Standard and Reference Models

Table 5-1. Sample standard and reference models

Model Governing Body Description
SNOMED Clinical Terms SNOMED International A systematically organized collection of medical terms providing codes, terms, synonyms and definitions used in clinical documentation and reporting.
Schema.org Schema.org Community Group A common set of metadata schemas for structured data markup on web pages.
International Standard Classification of Occupations (ISCO) International Labour Organization An International Labour Organization classification structure for organizing information on labour and jobs.
Financial Industry Business Ontology (FIBO) EDM Council A formal model of the legal structures, rights and obligations contained in the contracts and agreements that form the foundation of the financial industry.
HL7 Reference Information Model (RIM) Health Level Seven International (HL7) Expresses the data content needed in a specific clinical or administrative context and provides an explicit representation of the semantic and lexical connections that exist between the information carried in the fields of HL7 messages.

Public Models and Datasets

Table 5-2. Datasets available as open linked data

Dataset Description
DBpedia A dataset containing extracted data from Wikipedia
GeoNames Information about over 7 million places and geographic features worldwide.
Diseasome A dataset of 4,300 disorders and disease genes linked by known disorder-gene associations
CrunchBase A dataset describing people, companies, and products.
Eurostat Countries and Regions Statistical information about European countries and regions
MusicBrainz Data about artists and their albums

A similar, though smaller in scale, set of public semantic models is Linked Open Vocabularies [Vandenbussche, 2017].

Semantic Model Mining

Mining tasks

There are four main information extraction tasks that can help us automate aspects of the semantic model development process:

  • Terminology extraction: This is the task of automatically extracting from a given data source (usually a corpus) terms that are relevant and important for our model’s domain(s), and which can potentially signify entities, relations or other elements.

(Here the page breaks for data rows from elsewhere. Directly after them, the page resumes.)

[src/rtl/pc_fetch_unit.sv]
// -----------------------------------------------------------------------------
// pc_fetch_unit
//
// Instruction-fetch front end. It holds the program counter, issues one
// instruction-memory request at a time, and fills the IF/ID pipeline register.
// It also handles redirects (trap, MRET, branch, jump), load-use stalls and
// IF/ID flushes.
//
// A redirect that arrives while a request is still outstanding is parked in
// pend/pend_pc. IM_Addr must not move until IM_Ready, so the stale response is
// dropped when it finally lands and fetch restarts at the parked target.
//
// Ports
//   clk, rst          clock; asynchronous active-high reset
//   PcSel             01 branch, 10 jump/jalr, 00/11 sequential
//   Hazard_Stall      load-use stall from decode
//   Hazard_Flush      flush IF/ID to a bubble
//   Branch_Target     redirect target for PcSel=01
//   Jump_Target       redirect target for PcSel=10
//   Trap_Redirect     interrupt/exception taken, target Trap_Vector
//   Mret_Redirect     MRET retiring, target Mepc
//   IM_Req, IM_Addr   fetch request and word-aligned address
//   IM_Ready          one-cycle response strobe; IM_RData is the instruction
//   IF_ID_PC/Instr/Valid  IF/ID pipeline register
//   Fetch_Stall       fetch outstanding; the rest of the pipeline freezes
// -----------------------------------------------------------------------------
module pc_fetch_unit #(
    parameter logic [31:0] RESET_PC  = 32'h0000_0000,
    parameter logic [31:0] NOP_INSTR = 32'h0000_0013
) (
    input  logic        clk,
    input  logic        rst,
    input  logic [1:0]  PcSel,
    input  logic        Hazard_Stall,
    input  logic        Hazard_Flush,
    input  logic [31:0] Branch_Target,
    input  logic [31:0] Jump_Target,
    input  logic        Trap_Redirect,
    input  logic [31:0] Trap_Vector,
    input  logic        Mret_Redirect,
    input  logic [31:0] Mepc,
    output logic        IM_Req,
    output logic [31:0] IM_Addr,
    input  logic        IM_Ready,
    input  logic [31:0] IM_RData,
    output logic [31:0] IF_ID_PC,
    output logic [31:0] IF_ID_Instr,
    output logic        IF_ID_Valid,
    output logic        Fetch_Stall
);

    typedef enum logic {
        FETCH = 1'b0,
        HOLD  = 1'b1
    } state_t;

    state_t      state, state_n;
    logic [31:0] pc, pc_n;
    logic        pend, pend_n;
    logic [31:0] pend_pc, pend_pc_n;
    logic [31:0] hold_instr, hold_instr_n;
    logic [31:0] if_id_pc_n, if_id_instr_n;
    logic        if_id_valid_n;

    logic        redirect;
    logic [31:0] target;
    logic        flush;
    logic        load;
    logic [31:0] load_instr;

    // PcSel=11 is not a redirect; it behaves as sequential fetch.
    assign redirect = Trap_Redirect || Mret_Redirect ||
                      (PcSel == 2'b01) || (PcSel == 2'b10);

    always_comb begin
        if (Trap_Redirect)        target = Trap_Vector;
        else if (Mret_Redirect)   target = Mepc;
        else if (PcSel == 2'b01)  target = Branch_Target;
        else                      target = Jump_Target;
    end

    assign IM_Req      = (state == FETCH);
    assign IM_Addr     = {pc[31:2], 2'b00};
    assign Fetch_Stall = (state == FETCH) && !IM_Ready;

    always_comb begin
        // NOTE: every signal gets a default first, so no path can infer a latch.
        state_n      = state;
        pc_n         = pc;
        pend_n       = pend;
        pend_pc_n    = pend_pc;
        hold_instr_n = hold_instr;
        flush        = Hazard_Flush;
        load         = 1'b0;
        load_instr   = IM_RData;

        unique case (state)
            FETCH: begin
                if (!IM_Ready) begin
                    if (redirect) begin
                        // The address must stay put, so the target is parked.
                        pend_n    = 1'b1;
                        pend_pc_n = target;
                        flush     = 1'b1;
                    end
                end else if (pend || redirect) begin
                    // This response belongs to the wrong path, so it is dropped.
                    pc_n   = redirect ? target : pend_pc;
                    pend_n = 1'b0;
                    flush  = 1'b1;
                end else if (Hazard_Stall) begin
                    hold_instr_n = IM_RData;
                    state_n      = HOLD;
                end else begin
                    load = 1'b1;
                    pc_n = pc + 32'd4;
                end
            end
            HOLD: begin
                if (redirect) begin
                    hold_instr_n = '0;
                    pc_n         = target;
                    flush        = 1'b1;
                    state_n      = FETCH;
                end else if (!Hazard_Stall) begin
                    load       = 1'b1;
                    load_instr = hold_instr;
                    pc_n       = pc + 32'd4;
                    state_n    = FETCH;
                end
            end
            default: state_n = FETCH;
        endcase

        // A flush wins over a load. IF_ID_PC keeps its value in both cases
        // except a real load.
        if_id_pc_n    = IF_ID_PC;
        if_id_instr_n = IF_ID_Instr;
        if_id_valid_n = IF_ID_Valid;
        if (flush) begin
            if_id_instr_n = NOP_INSTR;
            if_id_valid_n = 1'b0;
        end else if (load) begin
            if_id_pc_n    = pc;
            if_id_instr_n = load_instr;
            if_id_valid_n = 1'b1;
        end
    end

    // NOTE: sequential state uses non-blocking assignments only, so every
    // register samples the pre-edge values of the others.
    always_ff @(posedge clk or posedge rst) begin
        if (rst) begin
            state       <= FETCH;
            pc          <= RESET_PC;
            pend        <= 1'b0;
            pend_pc     <= '0;
            hold_instr  <= '0;
            IF_ID_PC    <= '0;
            IF_ID_Instr <= NOP_INSTR;
            IF_ID_Valid <= 1'b0;
        end else begin
            state       <= state_n;
            pc          <= pc_n;
            pend        <= pend_n;
            pend_pc     <= pend_pc_n;
            hold_instr  <= hold_instr_n;
            IF_ID_PC    <= if_id_pc_n;
            IF_ID_Instr <= if_id_instr_n;
            IF_ID_Valid <= if_id_valid_n;
        end
    end

endmodule

[config.mk]
export PLATFORM = sky130hd
export DESIGN_NAME = pc_fetch_unit
export DESIGN_NICKNAME = d
export VERILOG_FILES = /design/src/rtl/pc_fetch_unit.sv
export SDC_FILE = /design/constraint.sdc
export NUM_CORES = 1
export LEC_CHECK = 0
export CAP_MARGIN = 20
export CORE_MARGIN = 10
export CORE_UTILIZATION = 30
export DETAILED_ROUTE_END_ITERATION = 6
export PLACE_DENSITY = 0.66
export SLEW_MARGIN = 30
export SYNTH_ARGS = -nofsm -noshare
export SYNTH_HDL_FRONTEND = slang
export SYNTH_SLANG_ARGS = --single-unit
[constraint.sdc]
create_clock -name clk -period 17 [get_ports clk]
set_clock_uncertainty 0.1 [all_clocks]
set_input_delay 3.4 -clock clk [delete_from_list [all_inputs] [get_ports clk]]
set_output_delay 3.4 -clock clk [all_outputs]
set_load 0.02 [all_outputs]
==> reports/qor.txt, run 1 <==
Residual DRC -> 0
Critical-path cell list -> clkdlybuf4s50_1, or2_1, buf_4, inv_2, clkdlybuf4s50_1
# fillers -> 2922
Slowest CP cell -> clkdlybuf4s50_1
Post-route setup TNS -> 0 ns
Boundary Pins -> 268
Seq cells post-synth -> 163
DRT iter0 DRCs -> 704
CTS max path bufs -> 2
FMAX -> 108 MHz
Critical path required time -> 13.50 ns
H-tree depth -> 4
Reg2Reg Depth -> 7
Starting density of the core -> 30.6%
Gr ovfl total -> 0
Synthesized instance count -> 927
Tcrit/Tclk final -> 54.6%
R2r endpoint -> pc[22]
Layout Nets -> 1289
P_leak -> 5.27 nW
Reg area -> 0.00408 mm²
Dominant synthesized flop cell -> dfrtp_1
Reg2reg start -> state
Most used routing layer -> met2
Fin crit period -> 9.29 ns
Top fanout value on the critical path -> 37
Die width -> 194 µm
Die Area -> 0.0378 mm²
Wire per inst -> 20.3 µm
Number of synthesized flops with an enable pin -> 0
GRT met1 Usage -> 21.1%
Reg-to-reg slack, setup -> 14.07 ns
Pre-Repair DR Iteration Count -> 5
Core footprint -> 0.0299 mm²
Critical path capture point type -> output pin
First-pass GRT wire length -> 47300 µm
CP Class -> in2out
RSZ-0062 raised after global routing -> no
Max cap viols -> 0
HP Class -> reg2reg
Async SR Flop Fraction -> 100%
Slowest Stage Delay on Critical Path -> 0.75 ns
Final GP Congestion -> 0.854
Seq/Total Area, Yosys -> 44.7%
Post-place setup slack -> 7.74 ns
Finished layout cell area -> 0.0124 mm²
TritonCTS clock tree -> built
VDD IR-drop max -> 0.0701 mV
CP Depth -> 5
Worst setup SP type -> primary input
# setup viols final -> 0
PwrDens -> 94.0 mW/mm²
Clk_lat worst skew -> 0.43 ns
P&R area growth vs syn -> 35.7%
Placed Instances -> 1489
WHS -> 0.386 ns
Total CTS buffers -> 17
Avg Cell Area, Syn -> 9.85 µm²
Hold Crit Start -> IF_ID_Instr[12]
Layout Cells excl Fill -> 1522
Slew @ Worst Pin -> 0.879 ns
Met2 Usage GRT -> 23.5%
Final Hold Violating Endpoints -> 0
Synthesis warning total -> 0
Postcts setup bufs -> 0
Slew Viols, Final -> 0
WHS Path Cells -> 2
Cell Area, Synth -> 0.00913 mm²
Top delay family on crit path -> buffers and inverters
Cell area after placement -> 0.0118 mm²
Setup WS post-layout -> 7.71 ns
Multi-input gate area -> 0.00443 mm²
Root buf cell -> clkbuf_16
Worst-path clk slew -> 0.08 ns
Worst slew margin -> 41.4%
Post-cts sizing count -> 0
Worst hold path endpoint -> IF_ID_Instr[12]
Final ANT Viol Nets -> 0
Drt via density -> 5.28
Worst Path Buf+Inv -> 4
Worst Path Arrival -> 5.79 ns
Diodes inserted -> 0
Core Util, Final -> 41.5%
Vias in the first global route -> 7868
Initial antenna violation count -> 1
Largest net degree at the start of global routing -> 85
GR Util All Layers -> 15.5%
Num Clock Sinks -> 163
PortBufs -> 265
Vias post-DR -> 8043
Total wire length -> 30800 µm
Most frequent CP cell -> clkdlybuf4s50_1
Power, Total -> 1.16 mW
GRT met3 Usage -> 4.56%
Cell variety after synth -> 77
Placement row count -> 63
Dpl hpwl -> 22600 µm
Die height -> 194 µm
Hold-fix buffers, CTS -> 0
Status -> complete, no violations
Layout cells sized above 1 -> 8.66%
==> cell families after synthesis <==
| family | after synthesis | synth area share (%) |
|---|---|---|
| AO/OA/AOI/OAI | 281 | 21.6 |
| buffers and inverters | 113 | 7.11 |
| adder cells (fa/ha/maj) | 1 | 0.137 |
| flip-flops | 163 | 44.7 |
| other | 1 | 0.0411 |
| AND/OR/NAND/NOR | 275 | 14.5 |
| XOR/XNOR | 2 | 0.397 |
| multiplexers | 91 | 11.5 |
==> worst reg2reg max path, stage by stage, from the launching register on <==
cell and delay (ns):
dfrtp_1 0.60, or2_1 0.16, buf_4 0.35, inv_2 0.39, a221o_1 0.39, a221oi_1 0.50
a21oi_1 0.14, a2bb2oi_1 0.16
==> cell type report <==
class                           count  area share [%]
Sequential cell                   163            32.9
Multi-Input combinational cell    652            35.8
Timing Repair Buffer              275            22.1
Inverter                           10           0.343
Clock inverter                     15            1.45
Tap cell                          390            3.94
Clock buffer                       17            3.43
==> sequential cells by signal, summed over array words and instances, names as in the netlist <==
name         flops
pc              32
pend             1
IF_ID_PC        32
pend_pc         32
IF_ID_Instr     32
state            1
hold_instr      32
IF_ID_Valid      1
==> cell usage after synthesis (all sizes together) (3+ instances only) <==
| cell type | instances | area [µm²] |
|---|---|---|
| o21a | 10 | 75.1 |
| o221ai | 5 | 43.8 |
| mux2 | 49 | 627 |
| a221o | 17 | 170 |
| nor3 | 18 | 106 |
| and2 | 9 | 56.3 |
| o211ai | 13 | 97.6 |
| and4 | 5 | 43.8 |
| a22o | 31 | 272 |
| dfrtp | 160 | 4000 |
| o31ai | 6 | 45.0 |
| a221oi | 9 | 78.8 |
| nand4 | 7 | 43.8 |
| o21ai | 68 | 340 |
| nand2 | 109 | 412 |
| and3 | 5 | 31.3 |
| nand3 | 15 | 75.1 |
| a21oi | 43 | 215 |
| a211o | 4 | 35.0 |
| a31oi | 18 | 113 |
| mux2i | 42 | 420 |
| a22oi | 3 | 22.5 |
| nor2 | 63 | 239 |
| buf | 69 | 484 |
| or3 | 3 | 18.8 |
| nor4 | 8 | 50.1 |
| inv | 10 | 37.5 |
| a311oi | 8 | 76.3 |
| o22a | 5 | 43.8 |
| nand2b | 7 | 43.8 |
| and3b | 3 | 26.3 |
| a2bb2oi | 8 | 70.1 |
| a41oi | 3 | 26.3 |
| nor2b | 12 | 82.6 |
| a211oi | 9 | 67.6 |
| a21o | 3 | 22.5 |
| nand4b | 3 | 26.3 |
| dfstp | 3 | 78.8 |
| clkbuf | 34 | 128 |
==> metal layers <==
metal | up-vias | wire, µm | share of wire, %
met3 | 21 | 2510 | 8.1
li1 | 3793 | - | -
met2 | 344 | 13800 | 45
met5 | - | 0 | 0
met1 | 3885 | 14100 | 46
met4 | 0 | 401 | 1.3
==> how the worst max path moves through the flow <==
| stage | start | to | slack (ns) |
|---|---|---|---|
| 3_3_place_gp | IM_Ready | Fetch_Stall | 7.73 |
| 5_1_grt | IM_Ready | Fetch_Stall | 7.66 |
| 4_1_cts | IM_Ready | Fetch_Stall | 7.74 |
| 2_1_floorplan | rst | IF_ID_Instr[10] | 9.10 |
| 3_5_place_dp | IM_Ready | Fetch_Stall | 7.74 |
| 6_report | IM_Ready | Fetch_Stall | 7.71 |
==> placed cells by master (no fill, tap or decap), types with 13 or more instances in the layout <==
master,instances
nor2_1,62
o21ai_1,35
clkdlybuf4s50_1,263
o211ai_1,13
clkbuf_16,17
nand2_1,108
nand3_1,14
nor3_1,15
mux2_4,20
o21ai_0,33
a21oi_1,42
a31oi_1,18
mux2_1,15
mux2_2,14
a221o_1,17
dfrtp_1,160
mux2i_1,42
a22o_1,31
==> power breakdown <==
group | internal (mW) | switching [mW] | total (mW)
clock | 0.200 | 0.191 | 0.390
sequential | 0.442 | 0.0517 | 0.494
combinational | 0.147 | 0.134 | 0.280
No activity file was read; power rests on OpenSTA's default activity.
==> run 2: changes to the inputs <==
--- a/config.mk
+++ b/config.mk
@@ -9,7 +9,7 @@
 export CORE_MARGIN = 10
 export CORE_UTILIZATION = 30
 export DETAILED_ROUTE_END_ITERATION = 6
-export PLACE_DENSITY = 0.66
+export PLACE_DENSITY = 0.68
 export SLEW_MARGIN = 30
 export SYNTH_ARGS = -nofsm -noshare
 export SYNTH_HDL_FRONTEND = slang
==> constraint.sdc (replaced) <==
create_clock -name clk -period 7.5 [get_ports clk]
set_clock_uncertainty 0.1 [all_clocks]
set_input_delay 1.5 -clock clk [delete_from_list [all_inputs] [get_ports clk]]
set_output_delay 1.5 -clock clk [all_outputs]
set_load 0.02 [all_outputs]
==> reports/qor.txt, run 2 (synthesized netlist as in run 1, its figures left out) <==
Final ANT Viol Nets -> 0 (unchanged)
Boundary Pins -> 268 (unchanged)
Critical path required time -> 5.90 ns (-7.60 ns)
Residual DRC -> 0 (unchanged)
Die Area -> 0.0378 mm² (unchanged)
Gr ovfl total -> 0 (unchanged)
Core footprint -> 0.0299 mm² (unchanged)
HP Class -> reg2reg
Wire per inst -> 20.1 µm (-0.76%)
Hold-fix buffers, CTS -> 0 (unchanged)
Worst slew margin -> 34.6% (-6.8 points)
Vias post-DR -> 8022 (-0.26%)
Status -> complete, no violations
Die height -> 194 µm (unchanged)
Fin crit period -> 5.49 ns
Post-cts sizing count -> 0 (unchanged)
Max cap viols -> 0 (unchanged)
Post-route setup TNS -> 0 ns (unchanged)
Top fanout value on the critical path -> 37 (unchanged)
DRT iter0 DRCs -> 703 (-0.14%)
Tcrit/Tclk final -> 73.2%
Layout cells sized above 1 -> 8.58% (-0.081 points)
Pre-Repair DR Iteration Count -> 6 (+1)
RSZ-0062 raised after global routing -> no
WHS -> 0.388 ns (+0.00189 ns)
# setup viols final -> 0 (unchanged)
Postcts setup bufs -> 0 (unchanged)
Power, Total -> 2.65 mW (+130%)
Leading cell types in the layout, fill and taps excluded -> clkdlybuf4s50_1 (263), dfrtp_1 (160), nand2_1 (108)
First-pass GRT wire length -> 47900 µm (+1.3%)
Starting density of the core -> 30.6% (unchanged)
Total wire length -> 30600 µm (-0.83%)
Worst setup SP type -> primary input
FMAX -> 182 MHz
Cell area after placement -> 0.0118 mm² (unchanged)
PortBufs -> 265 (unchanged)
# fillers -> 2905 (-0.58%)
P_leak -> 5.26 nW (-0.13%)
Final Hold Violating Endpoints -> 0 (unchanged)
Clk_lat worst skew -> 0.43 ns (about the same)
Worst-path clk slew -> 0.07 ns (about the same)
Initial antenna violation count -> 1 (unchanged)
PwrDens -> 214 mW/mm² (+130%)
CP Class -> in2out
Slew @ Worst Pin -> 0.981 ns (+0.102 ns)
Worst Path Arrival -> 3.89 ns (-1.90 ns)
Diodes inserted -> 0 (unchanged)
Drt via density -> 5.27 (-0.20%)
Vias in the first global route -> 8109 (+3.1%)
CTS max path bufs -> 2 (unchanged)
Reg area -> 0.00408 mm² (unchanged)
Total CTS buffers -> 17 (unchanged)
Commonest non-fill, non-tap cell in the layout -> clkdlybuf4s50_1
Placement row count -> 63 (unchanged)
Dpl hpwl -> 22700 µm (+0.27%)
Finished layout cell area -> 0.0124 mm² (about the same)
TritonCTS clock tree -> built
H-tree depth -> 4 (unchanged)
P&R area growth vs syn -> 35.6% (about the same)
Die width -> 194 µm (unchanged)
Num Clock Sinks -> 163 (unchanged)
Critical path capture point type -> output pin
Slew Viols, Final -> 0 (unchanged)
Multi-input gate area -> 0.00443 mm² (about the same)
GR Util All Layers -> 15.6% (+0.10 points)
Largest net degree at the start of global routing -> 85 (unchanged)
VDD IR-drop max -> 0.154 mV (+120%)
Layout Nets -> 1288 (-0.078%)
Root buf cell -> clkbuf_16
Final GP Congestion -> 0.878 (+2.8%)
-- run 2: path summary, 6_finish.rpt --
| kind | start | end | slack [ns] | cells after the start |
|---|---|---|---|---|
| worst min register to register | IF_ID_PC[2] | IF_ID_PC[2] | 0.39 | 2 |
| max in group asynchronous | rst | pend_pc[18] | 4.53 | 3 |
| worst max-delay path | IM_Ready | Fetch_Stall | 2.01 | 5 |
| worst max register to register | state | pc[22] | 4.65 | 7 |
| worst min-delay path | IF_ID_PC[2] | IF_ID_PC[2] | 0.39 | 2 |
| min in group asynchronous | rst | IF_ID_PC[31] | 1.52 | 2 |
-- run 2: stage by stage --
step	utilization, %	worst slack (ns)	cells
6_report	41.4	2.01	1521
5_1_grt	41.4	1.91	1521
4_1_cts	41.4	2.01	1521
3_5_place_dp	39.4	2.04	1489
3_3_place_gp	39.3	2.03	1489
2_1_floorplan	-	1.50	928
-- run 2: metal layers --
metal  GRT usage, %  up-vias  wire length (µm)
met4           3.86        2               374
met3           4.27       28              2500
met2           24.8      319             14300
met1           20.5     3892             13400
met5              0        -                10
li1               -     3781                 -
-- run 2: final cells by class --
class                           instances  share of cell area (%)
Clock buffer                           17                    3.44
Clock inverter                         15                    1.63
Inverter                               10                   0.344
Multi-Input combinational cell        652                    35.8
Sequential cell                       163                    33.0
Tap cell                              390                    3.94
Timing Repair Buffer                  274                    21.9
-- run 2: power breakdown --
part	internal [mW]	switching, mW
combinational	0.332	0.301
sequential	1.00	0.116
clock	0.458	0.442
-- run 2: worst max-delay path, cell delays in order --
cell	delay (ns)
clkdlybuf4s50_1	0.55
or2_1	0.27
buf_4	0.26
inv_2	0.54
clkdlybuf4s50_1	0.74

It’s a task we typically perform when we build our model in a bottom-up fashion and don’t really know what kind of elements it needs to have.
  • Entity extraction: This is the task of automatically extracting from a given data source terms that denote entities of some particular entity type, such as persons, organizations, locations, or other. It’s a task also known as Entity Recognition, and we typically perform it when we already know the entity types we need in our model and we are looking to instantiate them.
  • Relation extraction: This is the task of automatically extracting from a given data source relations that hold between different entities and/or other elements, such as synonymy, meaning inclusion, semantic relatedness or any other relation that we want in our model.
  • Rule and axiom extraction: This is the task of automatically extracting from a given data source complex axioms and rules that can be used for reasoning purposes.